Sunday, January 06, 2013

Recycled New Year's Resolutions

Like Walt Whitman, Robinson Jeffers and other poets, I love writing lists and even incorporating them in my poems. My Grade 4 English teacher (who actually taught us everything else as well) taught us outlining for three months and it was tattooed on my mind. My thought process is mostly bullet-pointed.
So New Year's resolutions are natural for me. So natural, I do them every month. I write them at the back of many of the books I just bought at that time. So my biographers (agraraman!) would know where to find them.
I also buy a lot of diaries, though I usually buy them in March when the year has started because they are cheaper. I got enough stamps from Starbucks but gave my diary to my sister. Diaries I received I also gave to my siblings. If you want to give me gifts, give me old diaries so I can use them as notebooks.  Or Moleskines (ehem).
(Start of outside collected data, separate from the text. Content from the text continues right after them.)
This is an optimization exercise on Yosys and OpenROAD, whose aim is small area, a short achievable clock period and few clock cycles, not a production implementation. The RTL was checked by simulation tests, not by an equivalence proof against the original design. Power and IR drop assume default switching activity.

==> flow/design.v (excerpt) <==
module bale_decoder (
    input  wire        clk,
    input  wire        rst,
    input  wire        in_valid,
    output wire        in_ready,
    input  wire [7:0]  in_data,
    input  wire        in_last,
    output reg         out_valid,
    input  wire        out_ready,
    output reg  [7:0]  out_data,
    output reg         done,
    output reg         bad,
    output reg         crc_fail,
    output wire [31:0] label
);
    localparam [3:0] S_HDR   = 4'd0,
                     S_TAG   = 4'd1,
                     S_EXT0  = 4'd2,
                     S_EXT1  = 4'd3,
                     S_DATA  = 4'd4,    
                     S_DELTA = 4'd5,
                     S_PAD   = 4'd6,
                     S_TRL   = 4'd7,
                     S_DISC  = 4'd8,    
                     S_FIN   = 4'd9;    
    localparam [9:0] H_HDR   = 10'b0000000001,
                     H_TAG   = 10'b0000000010,
                     H_EXT0  = 10'b0000000100,
                     H_EXT1  = 10'b0000001000,
                     H_DATA  = 10'b0000010000,
                     H_DELTA = 10'b0000100000,
                     H_PAD   = 10'b0001000000,
                     H_TRL   = 10'b0010000000,
                     H_DISC  = 10'b0100000000,
                     H_FIN   = 10'b1000000000;
    localparam [31:0] CRC_RESIDUE = 32'hB798B438;
    reg [9:0]  st;
    reg [3:0]  hcnt;           
    reg        form;           
    reg        fmt_err;
    reg        szbad;          
    reg [16:0] crem;           
    reg [16:0] brem;           
    reg [31:0] label_r;
    reg [3:0]  pos9;           
    reg        tdelta;         
    reg        x64;            
    reg [15:0] trem;           
    reg [1:0]  fidx;           
    reg        tz;             
    reg        dchk;           
    reg [17:0] dx;             
    reg        dxv;
    reg [4:0]  dw;             
    reg [24:0] ib;             
    reg [4:0]  ibcnt;          
    reg [5:0]  ib1;            
    reg [6:0]  ib2;            
    reg [35:0] hist;
    reg [4:0]  pend;           
    reg        p_le4;          
    reg        p_z;            
    reg [31:0] crc;
    assign label = label_r;
    reg    vpend;
    wire   crc_err  = (crc != CRC_RESIDUE);
    function [31:0] crc32c_byte;
        input [31:0] c;
        input [7:0]  b;
        integer k;
        reg [31:0] x;
  ...
Size in the first run: roughly 1900 cells after synthesis, roughly 270 flip-flops, about 58 I/O pins, roughly 18000 um^2 of cells after synthesis.
==> flow/config.mk <==
export PLATFORM = sky130hd
export DESIGN_NAME = bale_decoder
export DESIGN_NICKNAME = bale_decoder
export VERILOG_FILES = /design/flow/design.v
export SDC_FILE = /design/flow/constraint.sdc
export NUM_CORES = 4
export LEC_CHECK = 0
export CAP_MARGIN = 20
export CORE_MARGIN = 2
export CORE_UTILIZATION = 40
export CTS_BUF_LIST = sky130_fd_sc_hd__clkbuf_8
export SLEW_MARGIN = 20
export TNS_END_PERCENT = 0
==> flow/constraint.sdc <==
create_clock -name core_clock -period 9.0 [get_ports {clk}]
set_input_delay 1.8000 -clock core_clock [delete_from_list [all_inputs] [get_ports {clk}]]
set_output_delay 1.8000 -clock core_clock [all_outputs]
set_load 0.01 [all_outputs]
standard.sh (not shown) runs the stock make flow with config.mk's settings and CLKGATE_MAP_FILE= SYNTH_SCRIPT=/design/flow/synth_recipe.tcl, a recipe that flattens the netlist after the stock synthesis.
==> flow/flow/run.sh <==
#!/bin/bash
# The standard layout (standard.sh: standard synthesis through finish),
# with the port buffers that placement inserts on every input and output
# made plain sky130 buf_2 cells instead of the slower delay-buffer cell the
# resizer picks by default, and the setup repair aimed 6 ns above the
# clock period's slack. Make's full output goes to standard.log here; each
# ORFS step also keeps its own log under orfs/logs.
set -euo pipefail
export BUFFER_PORTS_ARGS="-buffer_cell sky130_fd_sc_hd__buf_2"
export SETUP_SLACK_MARGIN=6
bash standard.sh > standard.log 2>&1
Testbench counts at the start, summed over its fixed seeds: cycles 122,630.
Writers love New Year resolutions because they are hopeful people.
Jonathan Swift in 1699 made this bucket list when he was 32 ("When I am old"). He made 17 bullet-points:
Not to marry a young Woman.
Not to keep young Company unless they reely desire it.
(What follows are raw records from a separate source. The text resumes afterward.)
Context: an optimization exercise on an open-source flow, tuned for small area, a short achievable clock period and few clock cycles per item. The choices shown serve that exercise and are no tape-out recipe.
RTL that was checked went through simulation tests only; none was proved equivalent to the original.
Power figures rest on the tool's default switching activity, not on a simulated workload.

== the previous run ==
==> module rafter_sweep, before the edit <==
module rafter_sweep (
    input  wire         clk,
    input  wire         rst,
    input  wire         in_valid,
    output reg          in_ready,
    input  wire         first_pass,    
    input  wire         present,       
    input  wire [9:0]   p_i,           
    input  wire [15:0]  p_a,           
    input  wire [2:0]   p_h,           
    input  wire [31:0]  p_t,           
    input  wire [9:0]   ipeak,
    input  wire [31:0]  hold,
    input  wire [9:0]   decay,
    input  wire [3:0]   edge_count,    
    input  wire [63:0]  e_d,           
    input  wire [63:0]  e_a,           
    input  wire [63:0]  e_mask,        
    input  wire [87:0]  e_speed,       
    input  wire [79:0]  s_i,           
    input  wire [127:0] s_a,           
    input  wire [23:0]  s_h,           
    output reg          out_valid,
    input  wire         out_ready,
    output wire [9:0]   q_i,
    output wire [15:0]  q_a,
    output wire [2:0]   q_h,
    output wire [31:0]  q_t,
    output wire         refreshed
);
    function automatic gt10(input [9:0] a, input [9:0] b);
        integer i;
        reg     cy;
        begin
            cy = 1'b0;
            for (i = 0; i < 10; i = i + 1)
                cy = (a[i] & ~b[i]) | ((a[i] | ~b[i]) & cy);
            gt10 = cy;
        end
    endfunction
    reg         v0;
    reg         r_first_pass, r_present;
    reg [9:0]   r_p_i;
    reg [15:0]  r_p_a;
    reg [2:0]   r_p_h;
    reg [31:0]  r_p_t;
    reg [9:0]   r_ipeak;
    reg [31:0]  r_hold;
    reg [9:0]   r_decay;
    reg [3:0]   r_edge_count;
    reg [63:0]  r_e_d, r_e_a, r_e_mask;
    reg [87:0]  r_e_speed;
    reg [79:0]  r_s_i;
    reg [127:0] r_s_a;
    reg [23:0]  r_s_h;
    always @(posedge clk) begin
        v0           <= !rst && acc;
        r_first_pass <= first_pass;
        r_present    <= present;
        r_p_i        <= p_i;
        r_p_a        <= p_a;
        r_p_h        <= p_h;
        r_p_t        <= p_t;
        r_ipeak      <= ipeak;
        r_hold       <= hold;
        r_decay      <= decay;
        r_edge_count <= edge_count;
        r_e_d        <= e_d;
        r_e_a        <= e_a;
        r_e_mask     <= e_mask;
        r_e_speed    <= e_speed;
        r_s_i        <= s_i;
        r_s_a        <= s_a;
        r_s_h        <= s_h;
    end
    wire        inj     = r_first_pass && r_present && (r_p_i < r_ipeak);
    wire        t_zero  = (r_p_t == 32'd0);
    wire        do_dec  = r_first_pass && !r_present && !t_zero;
    wire        do_fade = r_first_pass && !r_present && t_zero;
    wire [9:0]  faded   = (r_p_i > r_decay) ? r_p_i - r_decay : 10'd0;
    wire [9:0]  i0      = inj ? r_ipeak : (do_fade ? faded : r_p_i);
    wire        h_clr   = do_fade && (faded == 10'd0);
    wire        t_hold0 = r_first_pass && r_present;
    wire [31:0] t0      = r_p_t - {31'd0, do_dec};
    wire [7:0]  v;
    wire [9:0]  c  [0:7];
    wire [2:0]  hh [0:7];
    genvar g;
    generate
        for (g = 0; g < 8; g = g + 1) begin : edge_q
            wire [7:0]  a    = r_e_a[g*8 +: 8];
            wire [7:0]  mask = r_e_mask[g*8 +: 8];
            wire [9:0]  si   = r_s_i[g*10 +: 10];
            wire [2:0]  sh   = r_s_h[g*3 +: 3];
            wire        d_ok;
            wire [10:0] df   = {1'b0, si} - {3'b000, a};    
            rs_dcmp u_dcmp (
                .d   (r_e_d[g*8 +: 8]),
                .spd (r_e_speed[g*11 +: 11]),
                .sa  (r_s_a[g*16 +: 16]),
                .ok  (d_ok)
            );
            assign v[g]  = !r_present && (r_edge_count > g) && d_ok &&
                           mask[sh] && !df[10] && (df[9:0] != 10'd0);
            assign c[g]  = df[9:0];
            assign hh[g] = sh;
        end
    endgenerate
    wire [9:0] m1c [0:3];
    wire [2:0] m1h [0:3];
    wire [3:0] m1v;
    generate
        for (g = 0; g < 4; g = g + 1) begin : lvl1
            wire r = v[2*g+1] && (!v[2*g] || gt10(c[2*g+1], c[2*g]));
            assign m1c[g] = r ? c[2*g+1]  : c[2*g];
            assign m1h[g] = r ? hh[2*g+1] : hh[2*g];
            assign m1v[g] = v[2*g] || v[2*g+1];
        end
    endgenerate
    wire [9:0] m2c [0:1];
    wire [2:0] m2h [0:1];
    wire [1:0] m2v;
    generate
        for (g = 0; g < 2; g = g + 1) begin : lvl2
            wire r = m1v[2*g+1] && (!m1v[2*g] || gt10(m1c[2*g+1], m1c[2*g]));
            assign m2c[g] = r ? m1c[2*g+1] : m1c[2*g];
            assign m2h[g] = r ? m1h[2*g+1] : m1h[2*g];
            assign m2v[g] = m1v[2*g] || m1v[2*g+1];
        end
    endgenerate
    wire       r3  = m2v[1] && (!m2v[0] || gt10(m2c[1], m2c[0]));
    wire [9:0] mc  = r3 ? m2c[1] : m2c[0];
    wire [2:0] mh  = r3 ? m2h[1] : m2h[0];
    wire       mv  = m2v[0] || m2v[1];
    wire take = mv && gt10(mc, i0);
    wire sust = mv && !gt10(i0, mc);
    wire [61:0] res = {
        take ? mc : i0,
        (take || inj) ? 16'd0 : r_p_a,
        take ? mh : (h_clr ? 3'd0 : r_p_h),
        (sust || t_hold0) ? r_hold : t0,
        take || inj
    };
    reg [61:0] hd, s1, s2;
    reg [1:0]  cnt;
    wire       vq     = (cnt != 2'd0);                  
    wire       rdy    = !((cnt == 2'd3) || (cnt == 2'd2 && v0));   
    wire       deliver = vq && out_ready;
    wire       acc    = in_valid && rdy;
    wire [2:0] base   = {1'b0, cnt} + {2'd0, v0};
    wire [1:0] cnt_d  = base[1:0] - 2'd1;
    wire [1:0] cnt_n  = deliver ? cnt_d : base[1:0];
    wire       val_n  = deliver ? (base >= 3'd2) : (base != 3'd0);
    wire       rdy_d  = !acc || (base <= 3'd2);
    wire       rdy_k  = acc ? (base <= 3'd1) : (base <= 3'd2);
    wire       rdy_n  = deliver ? rdy_d : rdy_k;
    always @(posedge clk) begin
        if (!vq || out_ready)               hd <= (cnt >= 2'd2) ? s1 : res;
        if (out_ready || cnt <= 2'd1)       s1 <= (cnt == 2'd3) ? s2 : res;
        if (out_ready || cnt <= 2'd2)       s2 <= res;
    end
    always @(posedge clk) begin
        if (rst) begin
            cnt       <= 2'd0;
            out_valid <= 1'b0;
            in_ready  <= 1'b1;
        end else begin
            cnt       <= cnt_n;
            out_valid <= val_n;
            in_ready  <= rdy_n;
        end
    end
    assign {q_i, q_a, q_h, q_t, refreshed} = hd;
endmodule
export LEC_CHECK = 0
export CAP_MARGIN = 20
export CORE_MARGIN = 2
export CORE_UTILIZATION = 40
export SLEW_MARGIN = 20
export SYNTH_HIERARCHICAL = 1
export SYNTH_MINIMUM_KEEP_SIZE = 0
create_clock -name core_clock -period 40.0 [get_ports {clk}]
standard.sh (not shown) runs the stock make flow with config.mk's settings and CLKGATE_MAP_FILE= SYNTH_SCRIPT=/design/flow/synth_recipe.tcl, a recipe that flattens the netlist after the stock synthesis.
==> flow/flow/run.sh <==
#!/bin/bash
# The standard layout, with the port buffers made of the platform's
# smallest buffer (buf_1), and timing repair asked to leave 30.5 ns of setup
# slack at the design's 40 ns clock.
set -euo pipefail
export BUFFER_PORTS_ARGS="-buffer_cell sky130_fd_sc_hd__buf_1"
export SETUP_SLACK_MARGIN=30.5
export TNS_END_PERCENT=100
bash standard.sh > standard.log 2>&1
The flow did not stop early for the previous run: all stages ran, and the layout cleared the timing, design-rule and antenna checks.
What the current run does differently from the previous run at the input level:
--- a/flow/design.v
+++ b/flow/design.v
@@ -103,38 +103,40 @@
             assign v[g]  = !r_present && (r_edge_count > g) && d_ok &&
                            mask[sh] && !df[10] && (df[9:0] != 10'd0);
             assign c[g]  = df[9:0];
             assign hh[g] = sh;
         end
     endgenerate
-    wire [9:0] m1c [0:3];
-    wire [2:0] m1h [0:3];
-    wire [3:0] m1v;
+    wire [7:0] w;
     generate
-        for (g = 0; g < 4; g = g + 1) begin : lvl1
-            wire r = v[2*g+1] && (!v[2*g] || gt10(c[2*g+1], c[2*g]));
-            assign m1c[g] = r ? c[2*g+1]  : c[2*g];
-            assign m1h[g] = r ? hh[2*g+1] : hh[2*g];
-            assign m1v[g] = v[2*g] || v[2*g+1];
+        for (g = 0; g < 8; g = g + 1) begin : win
+            wire [7:0] beat;
+            genvar k;
+            for (k = 0; k < 8; k = k + 1) begin : vs
+                if (k < g)
+                    assign beat[k] = !v[k] || gt10(c[g], c[k]);
+                else if (k > g)
+                    assign beat[k] = !v[k] || !gt10(c[k], c[g]);
+                else
+                    assign beat[k] = v[g];
+            end
+            assign w[g] = &beat;
         end
     endgenerate
-    wire [9:0] m2c [0:1];
-    wire [2:0] m2h [0:1];
-    wire [1:0] m2v;
-    generate
-        for (g = 0; g < 2; g = g + 1) begin : lvl2
-            wire r = m1v[2*g+1] && (!m1v[2*g] || gt10(m1c[2*g+1], m1c[2*g]));
-            assign m2c[g] = r ? m1c[2*g+1] : m1c[2*g];
-            assign m2h[g] = r ? m1h[2*g+1] : m1h[2*g];
-            assign m2v[g] = m1v[2*g] || m1v[2*g+1];
+    reg [9:0] mc;
+    reg [2:0] mh;
+    integer   j;
+    always @(*) begin
+        mc = 10'd0;
+        mh = 3'd0;
+        for (j = 0; j < 8; j = j + 1) begin
+            mc = mc | ({10{w[j]}} & c[j]);
+            mh = mh | ({3{w[j]}} & hh[j]);
         end
-    endgenerate
-    wire       r3  = m2v[1] && (!m2v[0] || gt10(m2c[1], m2c[0]));
-    wire [9:0] mc  = r3 ? m2c[1] : m2c[0];
-    wire [2:0] mh  = r3 ? m2h[1] : m2h[0];
-    wire       mv  = m2v[0] || m2v[1];
+    end
+    wire mv = |v;
     wire take = mv && gt10(mc, i0);
     wire sust = mv && !gt10(i0, mc);
     wire [61:0] res = {
         take ? mc : i0,
         (take || inj) ? 16'd0 : r_p_a,
         take ? mh : (h_clr ? 3'd0 : r_p_h),
### Flow results
Power dissipated by switching net loads (the current run / the previous run): 0.897. For the previous run, the termination of the worst setup path was hd[0], unlike the current run, where it was q_i[8]. Routed wire length on the current run is up relative to the previous run. Taking the previous run as the reference, in the current run number of routed nets with antenna violations comparable; final critical-path share of the clock period now smaller. [the current run] parity-gate share of the synthesized area counting xor and xnor cells rose 0.68 points relative to the previous run. Of the previous run and the current run, the current run shows the lower adder-cell area share of the yosys netlist, with the previous run above it. Count of cell types in the netlist (higher): the previous run. Comparing the previous run and the current run, the lower number of nets in the finished design was measured on the previous run. Going from the previous run to the current run, share of total power in combinational logic decreased by 7.5 points relative to the old numbers; total global routing track utilization picked up an extra 2.2 points.
Testbench counts of the current run, summed over its fixed seeds: cycles 20,496, items 20,480.
For the previous run, only the layout was checked, not whether the RTL still works.

## static timing again, ports no longer ideal
The flow's constraints put no driver on any port. The routed layouts listed below were extracted and timed again, unchanged, in two steps.
Step 1: set_driving_cell puts a clkbuf_16 on clk and a buf_2 on each other input, an assumption about the parent block.
Step 2 times the ports against the registers' clock, not the clock port: input delays grow and output delays shrink by t, the midpoint of the rising clock arrivals with the driver on.
a / b / c = ideal ports / drivers / drivers and shift; a / b = the first two.
| run | t, ns | setup slack, ns | worst setup path at the end | latest minus earliest clock arrival (ns) | worst slew at a driven data input, ns |
|---|---|---|---|---|---|
| the previous run | 0.778 | 29.876 / 29.876 / 29.876 | register to register | 0.045 / 0.045 | 0.13 |
| the current run | 0.783 | 30.681 / 30.601 / 30.047 | input to register | 0.060 / 0.060 | 0.14 |
After both steps every run listed still meets setup and hold. For the current run, which loses most, drivers alone change the setup slack by -0.080 ns; drivers and shift together by -0.634 ns.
Not to be peevish or morose, or suspicious.
Not to scorn present Ways, or Wits, or Fashions, or Men, or War, &c.
Not to be fond of Children, or let them come near me hardly.
Not to tell the same story over and over to the same People.
Not to be covetous.
Not to neglect decency, or cleenlyness, for fear of falling into Nastyness.
Not to be over severe with young People, but give Allowances for their youthfull follyes and weaknesses.
Not to be influenced by, or give ear to knavish tatling servants, or others.
Not to be too free of advise, nor trouble any but those that desire it.
To desire some good Friends to inform me wch of these Resolutions I break, or neglect, and wherein; and reform accordingly.
Not to talk much, nor of my self.
Not to boast of my former beauty, or strength, or favor with Ladyes, &c.
Not to hearken to Flatteryes, nor conceive I can be beloved by a young woman, et eos qui hereditatem captant, odisse ac vitare.
Not to be positive or opiniative.
Not to sett up for observing all these Rules; for fear I should observe none.
More than three centuries later and they are still applicable for writers today.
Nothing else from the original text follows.